■ **Activity**
Gather all lines from the material that contain "unset".

■ **Entries provided**
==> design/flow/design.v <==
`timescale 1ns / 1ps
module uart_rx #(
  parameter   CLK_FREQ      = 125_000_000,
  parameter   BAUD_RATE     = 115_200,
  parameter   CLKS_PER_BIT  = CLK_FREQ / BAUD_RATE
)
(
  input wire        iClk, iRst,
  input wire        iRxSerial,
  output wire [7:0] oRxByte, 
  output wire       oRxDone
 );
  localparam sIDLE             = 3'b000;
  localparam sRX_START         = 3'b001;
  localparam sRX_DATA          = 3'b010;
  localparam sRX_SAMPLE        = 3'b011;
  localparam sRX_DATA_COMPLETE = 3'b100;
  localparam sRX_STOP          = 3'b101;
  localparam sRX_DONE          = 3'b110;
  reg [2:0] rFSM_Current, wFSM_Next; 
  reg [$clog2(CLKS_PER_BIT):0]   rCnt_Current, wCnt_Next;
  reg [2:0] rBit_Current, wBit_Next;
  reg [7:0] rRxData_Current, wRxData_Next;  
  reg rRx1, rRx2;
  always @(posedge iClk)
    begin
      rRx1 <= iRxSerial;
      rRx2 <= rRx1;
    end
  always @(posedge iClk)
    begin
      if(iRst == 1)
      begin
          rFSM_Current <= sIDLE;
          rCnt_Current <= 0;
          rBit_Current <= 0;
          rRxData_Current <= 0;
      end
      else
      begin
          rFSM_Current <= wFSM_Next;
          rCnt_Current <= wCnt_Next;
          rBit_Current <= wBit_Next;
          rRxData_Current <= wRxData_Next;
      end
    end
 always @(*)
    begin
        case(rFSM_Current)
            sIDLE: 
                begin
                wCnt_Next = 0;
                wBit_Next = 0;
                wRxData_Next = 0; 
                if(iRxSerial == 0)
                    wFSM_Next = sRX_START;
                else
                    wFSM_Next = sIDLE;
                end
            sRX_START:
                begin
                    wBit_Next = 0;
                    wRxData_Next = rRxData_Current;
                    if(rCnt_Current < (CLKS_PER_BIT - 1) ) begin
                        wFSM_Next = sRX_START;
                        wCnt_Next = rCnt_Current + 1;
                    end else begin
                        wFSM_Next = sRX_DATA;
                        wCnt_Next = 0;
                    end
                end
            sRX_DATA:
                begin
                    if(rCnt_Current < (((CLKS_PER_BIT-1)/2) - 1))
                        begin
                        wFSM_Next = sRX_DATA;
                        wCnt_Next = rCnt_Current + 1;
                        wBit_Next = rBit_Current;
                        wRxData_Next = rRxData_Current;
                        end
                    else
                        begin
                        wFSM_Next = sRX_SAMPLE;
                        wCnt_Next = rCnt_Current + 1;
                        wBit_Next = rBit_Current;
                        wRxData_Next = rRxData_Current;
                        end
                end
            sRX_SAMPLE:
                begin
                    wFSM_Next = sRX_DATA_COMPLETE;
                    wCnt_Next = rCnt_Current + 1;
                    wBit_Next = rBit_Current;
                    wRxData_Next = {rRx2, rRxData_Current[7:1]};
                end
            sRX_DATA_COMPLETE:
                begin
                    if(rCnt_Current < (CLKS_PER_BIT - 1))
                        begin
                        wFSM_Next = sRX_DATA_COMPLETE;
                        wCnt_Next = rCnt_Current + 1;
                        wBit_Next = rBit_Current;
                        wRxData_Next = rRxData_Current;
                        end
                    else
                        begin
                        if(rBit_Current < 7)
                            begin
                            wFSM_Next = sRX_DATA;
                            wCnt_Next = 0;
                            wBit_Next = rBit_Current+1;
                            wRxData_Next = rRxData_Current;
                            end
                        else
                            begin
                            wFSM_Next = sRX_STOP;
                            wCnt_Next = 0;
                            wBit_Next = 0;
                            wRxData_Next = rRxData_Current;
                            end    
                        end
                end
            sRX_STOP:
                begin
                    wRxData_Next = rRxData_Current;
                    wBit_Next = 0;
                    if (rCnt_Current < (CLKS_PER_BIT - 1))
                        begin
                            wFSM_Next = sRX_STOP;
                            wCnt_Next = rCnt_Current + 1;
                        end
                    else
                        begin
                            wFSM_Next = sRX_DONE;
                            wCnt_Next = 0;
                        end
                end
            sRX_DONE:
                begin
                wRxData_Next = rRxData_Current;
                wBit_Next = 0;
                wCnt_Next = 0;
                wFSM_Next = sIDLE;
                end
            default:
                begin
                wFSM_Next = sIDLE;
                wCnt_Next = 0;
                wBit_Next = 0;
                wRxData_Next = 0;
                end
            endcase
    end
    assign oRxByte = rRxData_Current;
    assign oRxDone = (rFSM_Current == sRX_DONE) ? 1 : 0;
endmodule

--

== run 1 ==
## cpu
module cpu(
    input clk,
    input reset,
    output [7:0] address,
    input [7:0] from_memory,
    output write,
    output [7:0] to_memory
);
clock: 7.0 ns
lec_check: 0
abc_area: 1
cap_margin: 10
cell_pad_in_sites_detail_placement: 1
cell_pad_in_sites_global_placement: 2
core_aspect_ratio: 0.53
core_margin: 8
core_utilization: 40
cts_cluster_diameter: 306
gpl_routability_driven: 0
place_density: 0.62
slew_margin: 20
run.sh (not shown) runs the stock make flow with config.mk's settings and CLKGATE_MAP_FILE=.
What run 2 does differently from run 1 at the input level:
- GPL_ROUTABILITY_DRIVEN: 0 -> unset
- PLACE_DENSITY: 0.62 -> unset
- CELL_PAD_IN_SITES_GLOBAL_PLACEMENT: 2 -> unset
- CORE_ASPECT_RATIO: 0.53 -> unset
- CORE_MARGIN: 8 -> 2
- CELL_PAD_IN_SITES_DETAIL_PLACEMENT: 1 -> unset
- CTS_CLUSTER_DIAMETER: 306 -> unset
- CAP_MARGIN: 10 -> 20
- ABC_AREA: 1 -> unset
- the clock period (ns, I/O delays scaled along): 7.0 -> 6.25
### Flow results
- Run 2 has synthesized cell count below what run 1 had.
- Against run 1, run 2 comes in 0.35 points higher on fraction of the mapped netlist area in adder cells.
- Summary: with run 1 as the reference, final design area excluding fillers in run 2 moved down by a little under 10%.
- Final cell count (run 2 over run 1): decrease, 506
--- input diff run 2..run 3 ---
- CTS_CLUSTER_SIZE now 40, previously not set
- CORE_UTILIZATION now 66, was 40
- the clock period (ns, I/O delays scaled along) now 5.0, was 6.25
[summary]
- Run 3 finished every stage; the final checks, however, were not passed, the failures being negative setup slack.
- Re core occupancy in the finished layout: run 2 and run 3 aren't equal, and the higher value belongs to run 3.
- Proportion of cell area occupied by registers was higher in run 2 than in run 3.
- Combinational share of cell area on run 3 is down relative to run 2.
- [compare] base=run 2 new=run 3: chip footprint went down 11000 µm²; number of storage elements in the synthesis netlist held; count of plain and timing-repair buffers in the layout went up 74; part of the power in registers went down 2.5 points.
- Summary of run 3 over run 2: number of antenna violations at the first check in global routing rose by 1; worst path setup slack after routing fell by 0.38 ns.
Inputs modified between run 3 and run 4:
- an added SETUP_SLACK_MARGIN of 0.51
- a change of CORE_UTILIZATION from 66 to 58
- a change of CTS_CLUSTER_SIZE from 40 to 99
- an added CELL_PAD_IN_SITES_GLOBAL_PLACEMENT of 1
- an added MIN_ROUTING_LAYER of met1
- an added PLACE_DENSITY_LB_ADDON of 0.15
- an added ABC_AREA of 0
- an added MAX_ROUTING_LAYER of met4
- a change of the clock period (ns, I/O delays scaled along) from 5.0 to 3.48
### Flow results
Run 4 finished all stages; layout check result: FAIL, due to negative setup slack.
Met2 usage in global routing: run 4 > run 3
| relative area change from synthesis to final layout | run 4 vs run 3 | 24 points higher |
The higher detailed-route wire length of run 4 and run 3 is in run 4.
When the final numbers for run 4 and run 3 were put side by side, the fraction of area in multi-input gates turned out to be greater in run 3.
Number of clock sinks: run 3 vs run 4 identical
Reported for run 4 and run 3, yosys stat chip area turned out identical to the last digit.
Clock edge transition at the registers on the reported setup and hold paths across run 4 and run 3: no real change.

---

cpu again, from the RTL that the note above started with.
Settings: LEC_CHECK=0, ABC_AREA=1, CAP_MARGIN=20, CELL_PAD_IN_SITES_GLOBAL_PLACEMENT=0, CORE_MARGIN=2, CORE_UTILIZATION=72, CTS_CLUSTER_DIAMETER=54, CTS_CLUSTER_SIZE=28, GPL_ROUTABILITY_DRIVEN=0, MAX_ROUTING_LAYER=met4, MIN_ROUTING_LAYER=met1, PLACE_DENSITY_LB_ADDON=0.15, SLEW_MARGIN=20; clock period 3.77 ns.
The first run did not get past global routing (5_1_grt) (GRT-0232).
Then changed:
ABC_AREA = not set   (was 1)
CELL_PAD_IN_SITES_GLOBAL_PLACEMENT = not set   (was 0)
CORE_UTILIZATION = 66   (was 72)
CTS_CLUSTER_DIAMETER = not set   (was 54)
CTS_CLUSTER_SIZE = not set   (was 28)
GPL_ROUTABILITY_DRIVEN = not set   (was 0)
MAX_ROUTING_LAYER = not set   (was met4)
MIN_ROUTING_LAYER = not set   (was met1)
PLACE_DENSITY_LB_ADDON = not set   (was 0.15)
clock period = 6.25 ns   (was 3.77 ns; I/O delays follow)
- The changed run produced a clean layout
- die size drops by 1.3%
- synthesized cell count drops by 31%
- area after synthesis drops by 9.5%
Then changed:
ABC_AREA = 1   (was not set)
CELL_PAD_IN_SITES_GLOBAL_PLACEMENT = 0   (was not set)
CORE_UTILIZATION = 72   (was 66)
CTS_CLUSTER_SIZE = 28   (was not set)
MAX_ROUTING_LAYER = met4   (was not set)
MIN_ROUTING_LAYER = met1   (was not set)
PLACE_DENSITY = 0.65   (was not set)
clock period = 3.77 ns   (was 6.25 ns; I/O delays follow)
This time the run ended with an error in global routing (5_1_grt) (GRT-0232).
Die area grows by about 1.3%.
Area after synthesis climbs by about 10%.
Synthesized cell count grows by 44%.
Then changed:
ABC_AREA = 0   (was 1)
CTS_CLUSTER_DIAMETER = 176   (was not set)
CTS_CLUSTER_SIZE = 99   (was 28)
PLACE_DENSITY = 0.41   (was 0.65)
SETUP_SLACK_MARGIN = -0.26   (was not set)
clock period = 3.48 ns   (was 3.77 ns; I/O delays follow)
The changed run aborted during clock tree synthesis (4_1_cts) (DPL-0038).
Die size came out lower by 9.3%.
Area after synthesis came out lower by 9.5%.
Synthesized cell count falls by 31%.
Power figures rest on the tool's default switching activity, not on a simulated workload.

* * *

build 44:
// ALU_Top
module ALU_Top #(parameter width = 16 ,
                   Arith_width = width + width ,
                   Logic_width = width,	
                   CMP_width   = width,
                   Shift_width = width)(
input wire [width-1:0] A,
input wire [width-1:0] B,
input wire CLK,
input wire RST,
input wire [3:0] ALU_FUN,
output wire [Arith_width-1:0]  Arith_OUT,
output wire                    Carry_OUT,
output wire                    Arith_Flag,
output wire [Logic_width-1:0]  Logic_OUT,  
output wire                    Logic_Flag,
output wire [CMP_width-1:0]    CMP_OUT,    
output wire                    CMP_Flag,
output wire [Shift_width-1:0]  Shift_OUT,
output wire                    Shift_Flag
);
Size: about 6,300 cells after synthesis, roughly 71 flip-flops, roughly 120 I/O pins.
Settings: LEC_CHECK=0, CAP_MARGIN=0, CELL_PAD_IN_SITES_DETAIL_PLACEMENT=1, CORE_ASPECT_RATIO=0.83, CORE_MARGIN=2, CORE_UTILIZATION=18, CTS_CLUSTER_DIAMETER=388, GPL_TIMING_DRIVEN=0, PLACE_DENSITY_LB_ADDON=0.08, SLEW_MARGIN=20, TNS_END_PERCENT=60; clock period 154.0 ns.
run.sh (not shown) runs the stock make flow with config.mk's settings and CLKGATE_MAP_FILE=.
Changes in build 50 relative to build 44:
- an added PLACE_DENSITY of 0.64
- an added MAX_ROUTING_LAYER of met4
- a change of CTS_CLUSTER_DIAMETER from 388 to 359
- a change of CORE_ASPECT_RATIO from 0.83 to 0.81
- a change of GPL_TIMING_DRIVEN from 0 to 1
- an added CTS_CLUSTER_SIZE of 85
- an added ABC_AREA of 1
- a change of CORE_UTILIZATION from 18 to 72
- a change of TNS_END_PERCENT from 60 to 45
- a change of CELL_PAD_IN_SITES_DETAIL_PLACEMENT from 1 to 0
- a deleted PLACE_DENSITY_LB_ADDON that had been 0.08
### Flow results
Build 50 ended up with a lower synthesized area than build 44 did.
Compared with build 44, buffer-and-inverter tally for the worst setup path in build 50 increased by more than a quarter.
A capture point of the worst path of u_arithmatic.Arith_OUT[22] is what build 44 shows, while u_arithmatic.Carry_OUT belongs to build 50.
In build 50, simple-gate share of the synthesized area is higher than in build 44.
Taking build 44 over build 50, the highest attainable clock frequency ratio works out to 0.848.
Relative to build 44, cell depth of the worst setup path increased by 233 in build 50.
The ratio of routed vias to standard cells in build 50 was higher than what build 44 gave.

■ **Output for this exercise**
- GPL_ROUTABILITY_DRIVEN: 0 -> unset
- PLACE_DENSITY: 0.62 -> unset
- CELL_PAD_IN_SITES_GLOBAL_PLACEMENT: 2 -> unset
- CORE_ASPECT_RATIO: 0.53 -> unset
- CELL_PAD_IN_SITES_DETAIL_PLACEMENT: 1 -> unset
- CTS_CLUSTER_DIAMETER: 306 -> unset
- ABC_AREA: 1 -> unset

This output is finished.